Based on Andrew Ng's presentation about AI agents and their potential to transform workflows, here are five creative commercial ideas that could effectively highlight the advantages and applications of AI agents for a target audience of tech companies, developers, and innovators:
The Coding Duo
This commercial would showcase a day in the life of a software developer who uses a dual-agent system, where one AI agent writes code and another reviews it for errors and efficiency.
The commercial would humorously depict the AI agents as two characters (e.g., animated or human actors) working side by side, bickering and collaborating like a classic buddy movie, ultimately demonstrating how this partnership leads to faster, error-free coding, dramatically improving productivity.
The Creative Architect
Highlighting the multi-agent collaboration, this commercial could feature an architect designing a complex structure using AI agents.
Each agent would specialise in different aspects of the design process, such as structural integrity, aesthetic design, and environmental impact. The commercial would visually represent the agents as various tools the architect 'picks up' and uses, showing how they seamlessly integrate to create a final, superior design, illustrating the power of collaborative AI in creative industries.
The Emergency Response Team
This idea would focus on AI agents in crisis management scenarios.
The commercial could depict a simulated emergency, such as a cybersecurity attack, where multiple AI agents collaborate to identify, counteract, and resolve threats. Each agent would have a specific role, demonstrating their specialised capabilities in real-time, underscoring how AI can enhance response times and decision-making in high-pressure environments.
The Research Revolution
This commercial would portray a researcher who uses an AI agent to perform complex data analysis and hypothesis testing.

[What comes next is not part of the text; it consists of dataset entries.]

$ cat src/rtl/fc_pkg.sv
// -----------------------------------------------------------------------------
// fc_pkg
// Constants shared by the binarized fully-connected neuron and its output
// packer: vector geometry, sum/activation widths, the requantization shift and
// the signed activation range. Also holds the packer's handshake state type,
// encoded as {asm_full, vec_valid} so the state bits drive those outputs directly.
// -----------------------------------------------------------------------------
package fc_pkg;

    localparam int LANES   = 32;                       // activations per vector
    localparam int SUM_W   = 9;                        // signed neuron sum width
    localparam int ACT_W   = 4;                        // signed activation width
    localparam int SHIFT   = 2;                        // arithmetic right shift
    localparam int ACT_MAX = (1 << (ACT_W - 1)) - 1;   // +7
    localparam int ACT_MIN = -(1 << (ACT_W - 1));      // -8
    localparam int VEC_W   = LANES * ACT_W;            // packed vector width
    localparam int LANE_W  = $clog2(LANES);            // lane counter width

    // {asm_full, vec_valid}; 2'b10 is unreachable.
    typedef enum logic [1:0] {
        ST_EMPTY = 2'b00,
        ST_OUT   = 2'b01,
        ST_STALL = 2'b11
    } pack_state_t;

endpackage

As the researcher poses questions, the AI agent quickly runs through data sets and simulations, visualised by fast-paced, dynamic graphics. The climax would reveal groundbreaking findings that lead to real-world applications, emphasizing the AI's role in accelerating scientific discovery.
The Global Consultant
Aimed at showcasing AI agents in the context of global business consulting, this commercial would feature a consultant who uses AI agents to analyse market trends, legal regulations, and cultural nuances across different countries.

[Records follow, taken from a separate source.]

## src/rtl/instr_sequencer.sv

```systemverilog
// -----------------------------------------------------------------------------
// instr_sequencer
//
// Purpose:
//   Control sequencer for a small accumulator machine. Every instruction takes
//   three cycles: FETCH (ROM read strobe), LATCH (capture the ROM word into the
//   instruction register and advance the PC) and EXEC (decode the opcode and
//   pulse the datapath strobes). It can free-run or single-step, and it parks
//   in HALT until reset once it executes HLT.
//
// Ports:
//   clk        in   system clock, all state changes on the rising edge
//   rst        in   synchronous active-high reset
//   run        in   level, 1 = issue instructions back to back
//   step       in   one-cycle pulse, issues a single instruction from IDLE
//   rom_data   in   [7:0] ROM word, valid the cycle after rom_re
//                   ([7:4] opcode, [3:0] operand)
//   ab_flag    in   ALU comparison flag, condition for JC
//   rom_addr   out  [3:0] ROM address, mirrors pc
//   rom_re     out  ROM read strobe
//   pc         out  [3:0] program counter
//   imm        out  [3:0] operand field of the instruction register
//   a_we       out  A register write enable
//   a_sel      out  A source select, 0 = imm, 1 = ALU result
//   b_we       out  B register write enable
//   alu_sub    out  ALU operation, 0 = add, 1 = subtract
//   out_we     out  output register write enable
//   halted     out  high while parked in HALT
//   instr_done out  one-cycle pulse during every EXEC
// -----------------------------------------------------------------------------
module instr_sequencer #(
    parameter logic [3:0] RESET_PC = 4'h0
) (
    input  logic       clk,
    input  logic       rst,
    input  logic       run,
    input  logic       step,
    input  logic [7:0] rom_data,
    input  logic       ab_flag,
    output logic [3:0] rom_addr,
    output logic       rom_re,
    output logic [3:0] pc,
    output logic [3:0] imm,
    output logic       a_we,
    output logic       a_sel,
    output logic       b_we,
    output logic       alu_sub,
    output logic       out_we,
    output logic       halted,
    output logic       instr_done
);

    typedef enum logic [2:0] {
        S_IDLE  = 3'd0,
        S_FETCH = 3'd1,
        S_LATCH = 3'd2,
        S_EXEC  = 3'd3,
        S_HALT  = 3'd4
    } state_t;

    localparam logic [3:0] OP_NOP = 4'h0;
    localparam logic [3:0] OP_LDA = 4'h1;
    localparam logic [3:0] OP_LDB = 4'h2;
    localparam logic [3:0] OP_ADD = 4'h3;
    localparam logic [3:0] OP_SUB = 4'h4;
    localparam logic [3:0] OP_OUT = 4'h5;
    localparam logic [3:0] OP_JMP = 4'h6;
    localparam logic [3:0] OP_JC  = 4'h7;
    localparam logic [3:0] OP_HLT = 4'h8;

    state_t     state_q, state_d;
    logic [3:0] pc_q, pc_d;
    logic [7:0] ir_q, ir_d;
    logic [3:0] opcode_s;
    logic       take_jump_s;

    assign opcode_s = ir_q[7:4];
    // JMP always redirects; JC only when the flag is set during EXEC.
    assign take_jump_s = (opcode_s == OP_JMP) || ((opcode_s == OP_JC) && ab_flag);

    // State, program counter and instruction register.
    always_ff @(posedge clk) begin
        if (rst) begin
            state_q <= S_IDLE;
            pc_q    <= RESET_PC;
            ir_q    <= 8'h00;
        end else begin
            state_q <= state_d;
            pc_q    <= pc_d;
            ir_q    <= ir_d;
        end
    end

    // Next-state, next-PC and next-IR selection.
    always_comb begin
        state_d = state_q;
        pc_d    = pc_q;
        ir_d    = ir_q;
        case (state_q)
            S_IDLE: begin
                // step only counts here; outside IDLE it is dropped, not queued
                if (run || step) begin
                    state_d = S_FETCH;
                end else begin
                    state_d = S_IDLE;
                end
            end
            S_FETCH: begin
                state_d = S_LATCH;
            end
            S_LATCH: begin
                ir_d    = rom_data;
                pc_d    = pc_q + 4'd1;   // 4-bit add wraps F -> 0
                state_d = S_EXEC;
            end
            S_EXEC: begin
                // a taken jump replaces the increment already done in LATCH
                if (take_jump_s) begin
                    pc_d = ir_q[3:0];
                end else begin
                    pc_d = pc_q;
                end
                if (opcode_s == OP_HLT) begin
                    state_d = S_HALT;
                end else if (run) begin
                    state_d = S_FETCH;
                end else begin
                    state_d = S_IDLE;
                end
            end
            S_HALT: begin
                state_d = S_HALT;
            end
            default: begin
                state_d = S_IDLE;
            end
        endcase
    end

    // Moore output decode; strobes are suppressed whenever reset is asserted.
    always_comb begin
        rom_re     = 1'b0;
        a_we       = 1'b0;
        a_sel      = 1'b0;
        b_we       = 1'b0;
        alu_sub    = 1'b0;
        out_we     = 1'b0;
        instr_done = 1'b0;
        if (!rst) begin
            case (state_q)
                S_FETCH: begin
                    rom_re = 1'b1;
                end
                S_EXEC: begin
                    instr_done = 1'b1;
                    case (opcode_s)
                        OP_LDA: begin
                            a_we = 1'b1;
                        end
                        OP_LDB: begin
                            b_we = 1'b1;
                        end
                        OP_ADD: begin
                            a_we  = 1'b1;
                            a_sel = 1'b1;
                        end
                        OP_SUB: begin
                            a_we    = 1'b1;
                            a_sel   = 1'b1;
                            alu_sub = 1'b1;
                        end
                        OP_OUT: begin
                            out_we = 1'b1;
                        end
                        OP_NOP, OP_JMP, OP_JC, OP_HLT: begin
                            a_we = 1'b0;
                        end
                        default: begin
                            a_we = 1'b0;
                        end
                    endcase
                end
                default: begin
                    rom_re = 1'b0;
                end
            endcase
        end else begin
            rom_re     = 1'b0;
            instr_done = 1'b0;
        end
    end

    assign halted   = (state_q == S_HALT);
    assign pc       = pc_q;
    assign rom_addr = pc_q;
    assign imm      = ir_q[3:0];

endmodule
```

## config.mk

```make
export PLATFORM = sky130hd
export DESIGN_NAME = instr_sequencer
export DESIGN_NICKNAME = d
export VERILOG_FILES = /design/src/rtl/instr_sequencer.sv
export SDC_FILE = /design/constraint.sdc
export NUM_CORES = 1
export LEC_CHECK = 0
export ABC_AREA = 1
export CORE_MARGIN = 2
export CORE_UTILIZATION = 39
export DETAILED_ROUTE_END_ITERATION = 10
export MAX_ROUTING_LAYER = met4
export PLACE_DENSITY = 0.74
export SYNTH_ARGS = -nofsm -noshare
export SYNTH_HDL_FRONTEND = slang
export SYNTH_SLANG_ARGS = --single-unit
```

## constraint.sdc

```tcl
create_clock -name clk -period 1 [get_ports clk]
set_input_delay 0.2 -clock clk [delete_from_list [all_inputs] [get_ports clk]]
set_output_delay 0.2 -clock clk [all_outputs]
set_load 0.05 [all_outputs]
```

==> metrics.csv, run 1 <==
stage,metric,value,unit
drt,wire length per cell,22.97,um
floorplanning,Die X,52.30,um
power,Clk pwr share,16.1,%
placed_design,# port buffers,32,
synth,Netlist cell types,25,
timing,worst hold slack,551.4,ps
timing,slew margin rel.,79.21,%
floorplanning,core area,0.002212,mm^2
drt,1st-pass router iterations,4,
power,power share of the combinational group,51.7,%
placed_design,DPL Wire Length,1955,um
synth,Syn Std Cell Area,909.6,um^2
run,Max-Cap Viols,0,
grt,vias in the first global route,1312,
synth,synthesized area per cell,7.162,um^2
drt,vias per cell,5.836,
timing,final hold vios,0,
grt,met3 GRT Util,6.286,%
timing,fin crit share,159.1,%
clocking,Skew-Pair Late Insertion Delay,290,ps
grt,first-pass GRT wire length,6693,um
drt,Total Routed Length,5054,um
clocking,CTS HTree Levels,1,
layout,"commonest non-fill, non-tap cell in the layout",buf_4,
power,switching power,0.0009162,W
grt,grt peak-use layer,met2,
floorplanning,Row Count,17,
layout,Fill cells,56,
floorplanning,Initial Utilization,41.12,%
outcome,failing checks,negative setup slack,
clocking,Num CTS Buffers,3,
timing,clock skew,5.145,ps
clocking,Worst-path clk slew,100,ps
layout,Inserted Diodes,0,
timing,Achievable Freq,0.6285,GHz
layout,layout cell share with drive strength beyond 1,68.23,%
worst_setup_path,critical-path cell list,inv_4 > nand3_4 > inv_4 > nand2_8 > nor4_4 > buf_12,
grt,GRT Util Overall,35.62,%
worst_setup_path,slowest CP cell,dfxtp_2,
worst_setup_path,crit path DAT,1390,ps
grt,met2 Use GR,61.67,%
floorplanning,Die Y,52.30,um
synth,Mapped Cells,127,
timing,PnR worst setup slack,-591.0,ps
clocking,Root Buffer,clkbuf_4,
worst_setup_path,Critical Path RT,800,ps
clocking,"Hold-fix buffers, CTS",0,
layout,most frequent cells in the layout,"27 x buf_4, 23 x buf_12, 14 x nand2_1",
worst_setup_path,crit end category,output port,
synth,synth warn,0,
worst_setup_path,crit-path max FO,5,
layout,area of the multi-input gates,699.4,um^2
synth,Synth top area share,33.01,%
floorplanning,total die area,0.002735,mm^2
power,PwrDens,1083,mW/mm^2
grt,initial antenna violation count,0,
worst_setup_path,Worst setup SP type,flop,
synth,"FF+latch count, synth",15,
grt,total grt overflow,0,
floorplanning,Ports,33,
clocking,CTS max path bufs,2,
synth,syn_nets,141,
synth,"Seq/Total Area, Yosys",33.01,%
drt,Vias,1284,
worst_setup_path,crit-path most repeated cell,inv_4,
hold_path,HP Class,flop to flop,
timing,slew of the pin with the lowest slew margin,309.6,ps
timing,RSZ-0062 raised after global routing,true,
power,cell internal pwr,0.001358,W
drt,drc violations,0,
layout,fin nets,207,
timing,"Slew Viols, Final",0,
outcome,outcome,"finished, violations left",
grt,largest net degree at the start of global routing,13,
power,Pleak,0.8793,nW
clocking,clock sink total,15,
grt,M1 GR Usage,37.54,%
timing,final setup violation count,34,
layout,sequential cell area,335.3,um^2
placed_design,Final Wtd Congestion,0.8254,
synth,Synth area leaders,"dfxtp_1 33%, nand2_1 7.4%, nor2_1 7.4%",
power,Design Power,0.002274,W
layout,area grow syn2layout,130.8,%
worst_setup_path,critical path class,flop to output port,
power,Flop pwr share,32.2,%
drt,final antenna-violating net count,0,
power,maximum VDD drop,911.7,uV
drt,drt initial violations,37,
timing,final critical-path required period,1591,ps
synth,"area leader, netlist",dfxtp_1,
clocking,TritonCTS clock tree,built,
worst_setup_path,"slowest stage delay, CP",360,ps
power,Sw Ratio,40.29,%
==> per-stage QoR <==
| stage | setup TNS [ps] | setup WS [ps] | std cells | instance area [um^2] | util (%) |
|---|---|---|---|---|---|
| after global routing | -10610 | -641.9 | 220 | 2100 | 94.91 |
| after detailed placement | -5983 | -463.9 | 199 | 1643 | 74.26 |
| after floorplan | -2632 | -481.1 | 127 | 1002 | - |
| final | -9392 | -591.0 | 220 | 2100 | 94.91 |
| after CTS | -6644 | -533.7 | 216 | 1964 | 88.80 |
| after global placement | -5520 | -453.4 | 199 | 1643 | 74.26 |
==> worst max-delay path, delay by kind of cell (launching register included) <==
family	cells	cell delay, ps
simple gates	3	390
buf+inv	3	340
flops	1	360
==> final cells by class <==
class	instances	area share (%)
flip-flops and latches	15	15.97
clock buffers	3	1.073
clock inverters	1	0.2384
repair buffers	72	43.62
multi-input cells	82	33.31
well taps	28	1.669
inverters	19	4.112
==> synthesized netlist by cell type, drive strengths merged <==
cell / n
nand2: 21
nor2: 21
inv: 19
dfxtp: 15
nand3: 11
a21oi: 10
buf: 10
o21ai: 10
nand4: 3
clkbuf: 1
ha: 1
nor3: 1
nor4: 1
o31ai: 1
o32ai: 1
xor2: 1
==> power groups by stage <==
| stage | Combinational, W | Sequential, W | Clock [W] |
|---|---|---|---|
| 2_1_floorplan | 0.000398 | 0.000770 | 0 |
| 3_3_place_gp | 0.000780 | 0.000729 | 0 |
| 3_5_place_dp | 0.000800 | 0.000733 | 0 |
| 4_1_cts | 0.000996 | 0.000719 | 0.000365 |
| 5_1_grt | 0.00122 | 0.000733 | 0.000410 |
| 6_report | 0.00118 | 0.000732 | 0.000367 |
==> registers in the layout, indices dropped and copies added (netlist names) <==
| signal | flops |
|---|---|
| pc | 4 |
| state_q | 3 |
| ir_q | 8 |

The agents would provide insights that help a company expand its operations internationally with precision and ease, positioning AI as a crucial tool for global business strategy and execution.
These commercials would not only highlight the practical uses of AI agents but also emphasise their potential to enhance decision-making, creativity, and productivity across various industries. Each scenario brings the concept of AI agents to life in relatable, tangible ways that resonate with viewers and potential users.